We can make the denominator real by multiplying the denominator with its complex conjugate, thus:

$\frac{7 + 6 i}{10 + i} = \frac{7 + 6 i}{10 + i} \cdot \frac{10 - i}{10 - i}$

$\text{ } = \frac{\left(7 + 6 i\right) \left(10 - i\right)}{\left(10 + i\right) \left(10 - i\right)}$

$\text{ } = \frac{70 - 7 i + 60 i - 6 {i}^{2}}{100 - 10 i + 10 i - {i}^{2}}$

$\text{ } = \frac{70 + 53 i + 6}{100 + 1}$

$\text{ } = \frac{76 + 53 i}{101}$

$\text{ } = \frac{76}{101} + \frac{53}{101} i$

Sep 8, 2017

$\frac{76}{101} + \frac{53}{101} i$

Explanation:

$\frac{7 + 6 i}{10 + i}$
First we have to rationalize the denominator by multiplying the complex number in the denominator and the numerator by the denominator's conjugate.

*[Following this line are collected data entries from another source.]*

===== src/rtl/range_finder_multi_pkg.sv =====
// Shared types and encodings for the multi-statistic range finder.
package rf_pkg;
  typedef enum logic [1:0] {ST_IDLE, ST_RUN, ST_ERROR} state_t;

  localparam logic [1:0] ERR_NONE  = 2'd0;
  localparam logic [1:0] ERR_NOGO  = 2'd1;
  localparam logic [1:0] ERR_BOTH  = 2'd2;
  localparam logic [1:0] ERR_EMPTY = 2'd3;

  localparam logic [1:0] MODE_RANGE = 2'd0;
  localparam logic [1:0] MODE_MAX   = 2'd1;
  localparam logic [1:0] MODE_MIN   = 2'd2;
  localparam logic [1:0] MODE_MID   = 2'd3;
endpackage


===== src/rtl/range_finder_multi_stat_sel.sv =====
// Combinational statistic select over a final min/max pair.
module rf_stat_sel
  import rf_pkg::*;
#(
  parameter int WIDTH = 8
) (
  input  logic [WIDTH-1:0] i_min,
  input  logic [WIDTH-1:0] i_max,
  input  logic [1:0]       i_mode,
  output logic [WIDTH-1:0] o_stat
);
  // One extra bit so the midpoint sum cannot wrap before the shift.
  logic [WIDTH:0] w_sum;
  assign w_sum = {1'b0, i_max} + {1'b0, i_min};

  always_comb begin
    o_stat = i_max - i_min;
    case (i_mode)
      MODE_MAX: o_stat = i_max;
      MODE_MIN: o_stat = i_min;
      MODE_MID: o_stat = w_sum[WIDTH:1];
      default:  o_stat = i_max - i_min;
    endcase
  end
endmodule


===== src/rtl/range_finder_multi.sv =====
// Windowed min/max tracker with saturating sample count, selectable statistic,
// one-cycle done pulse and encoded error state.
module range_finder_multi
  import rf_pkg::*;
#(
  parameter int WIDTH = 8,
  parameter int CNT_W = 8
) (
  input  logic             clk,
  input  logic             rst_n,
  input  logic [WIDTH-1:0] data_in,
  input  logic             data_valid,
  input  logic             go,
  input  logic             finish,
  input  logic             clear,
  input  logic [1:0]       mode,
  output logic [WIDTH-1:0] result,
  output logic [CNT_W-1:0] sample_count,
  output logic             busy,
  output logic             done,
  output logic             error,
  output logic [1:0]       err_code
);
  localparam logic [CNT_W-1:0] CNT_MAX = '1;

  state_t           r_state, w_state_nxt;
  logic [1:0]       r_err_code, w_err_nxt;
  logic [WIDTH-1:0] r_min, r_max, r_result;
  logic [CNT_W-1:0] r_cnt, r_scount;
  logic             r_busy, r_done, r_error;
  logic             r_pend;
  logic [1:0]       r_mode_l;
  logic             w_init, w_fin;
  logic [WIDTH-1:0] w_min_nxt, w_max_nxt, w_stat;
  logic [CNT_W-1:0] w_cnt_nxt;

  // Accumulator update including the current sample; also used for the finish cycle.
  always_comb begin
    w_min_nxt = r_min;
    w_max_nxt = r_max;
    w_cnt_nxt = r_cnt;
    if (data_valid) begin
      if (data_in < r_min) w_min_nxt = data_in;
      if (data_in > r_max) w_max_nxt = data_in;
      if (r_cnt != CNT_MAX) w_cnt_nxt = r_cnt + 1'b1;
    end
  end

  always_comb begin
    w_state_nxt = r_state;
    w_err_nxt   = r_err_code;
    w_init      = 1'b0;
    w_fin       = 1'b0;
    if (clear) begin
      w_state_nxt = ST_IDLE;
      w_err_nxt   = ERR_NONE;
    end else begin
      case (r_state)
        ST_IDLE, ST_ERROR: begin
          if (go && !finish) begin
            w_state_nxt = ST_RUN;
            w_err_nxt   = ERR_NONE;
            w_init      = 1'b1;
          end else if (go && finish) begin
            w_state_nxt = ST_ERROR;
            w_err_nxt   = ERR_BOTH;
          end else if (finish) begin
            w_state_nxt = ST_ERROR;
            w_err_nxt   = ERR_NOGO;
          end
        end
        ST_RUN: begin
          // Count saturates rather than wraps, so zero here means no samples.
          if (finish) begin
            if (w_cnt_nxt == '0) begin
              w_state_nxt = ST_ERROR;
              w_err_nxt   = ERR_EMPTY;
            end else begin
              w_state_nxt = ST_IDLE;
              w_fin       = 1'b1;
            end
          end
        end
        default: w_state_nxt = ST_IDLE;
      endcase
    end
  end

  rf_stat_sel #(.WIDTH(WIDTH)) u_stat (
    .i_min  (r_min),
    .i_max  (r_max),
    .i_mode (r_mode_l),
    .o_stat (w_stat)
  );

  always_ff @(posedge clk or negedge rst_n) begin
    if (!rst_n) begin
      r_state    <= ST_IDLE;
      r_err_code <= ERR_NONE;
      r_min      <= '1;
      r_max      <= '0;
      r_cnt      <= '0;
      r_result   <= '0;
      r_scount   <= '0;
      r_busy     <= 1'b0;
      r_done     <= 1'b0;
      r_error    <= 1'b0;
      r_pend     <= 1'b0;
      r_mode_l   <= MODE_RANGE;
    end else begin
      r_state    <= w_state_nxt;
      r_err_code <= w_err_nxt;
      r_busy     <= (w_state_nxt == ST_RUN);
      r_error    <= (w_state_nxt == ST_ERROR);
      r_done     <= 1'b0;
      r_pend     <= w_fin;
      if (w_fin) r_mode_l <= mode;
      if (clear) begin
        r_result <= '0;
        r_scount <= '0;
        r_min    <= '1;
        r_max    <= '0;
        r_cnt    <= '0;
        r_pend   <= 1'b0;
      end else begin
        if (w_init) begin
          r_min <= data_valid ? data_in : '1;
          r_max <= data_valid ? data_in : '0;
          r_cnt <= data_valid ? CNT_W'(1) : '0;
        end else if (r_state == ST_RUN) begin
          r_min <= w_min_nxt;
          r_max <= w_max_nxt;
          r_cnt <= w_cnt_nxt;
        end
        // Accumulators hold the final window one cycle after finish.
        if (r_pend) begin
          r_result <= w_stat;
          r_scount <= r_cnt;
          r_done   <= 1'b1;
        end
      end
    end
  end

  assign result       = r_result;
  assign sample_count = r_scount;
  assign busy         = r_busy;
  assign done         = r_done;
  assign error        = r_error;
  assign err_code     = r_err_code;
endmodule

$\frac{\left(7 + 6 i\right) \left(10 - i\right)}{\left(10 + i\right) \left(10 - i\right)} = \frac{7 \left(10\right) + 6 i \left(10\right) - 7 \left(i\right) - 6 i \left(i\right)}{{10}^{2} - {i}^{2}}$ (using the difference of squares rule in the denominator)
$= \frac{70 + 60 i - 7 i - 6 \left({i}^{2}\right)}{100 - {i}^{2}} = \frac{70 + 53 i - 6 \left(- 1\right)}{100 - \left(- 1\right)}$**(since ${i}^{2} = - 1$)

$\frac{70 + 53 i - 6 \left(- 1\right)}{100 - \left(- 1\right)} = \frac{70 + 6 + 53 i}{100 + 1} = \frac{76 + 53 i}{101}$

$= \frac{76}{101} + \frac{53}{101} i$

I hope that this helps.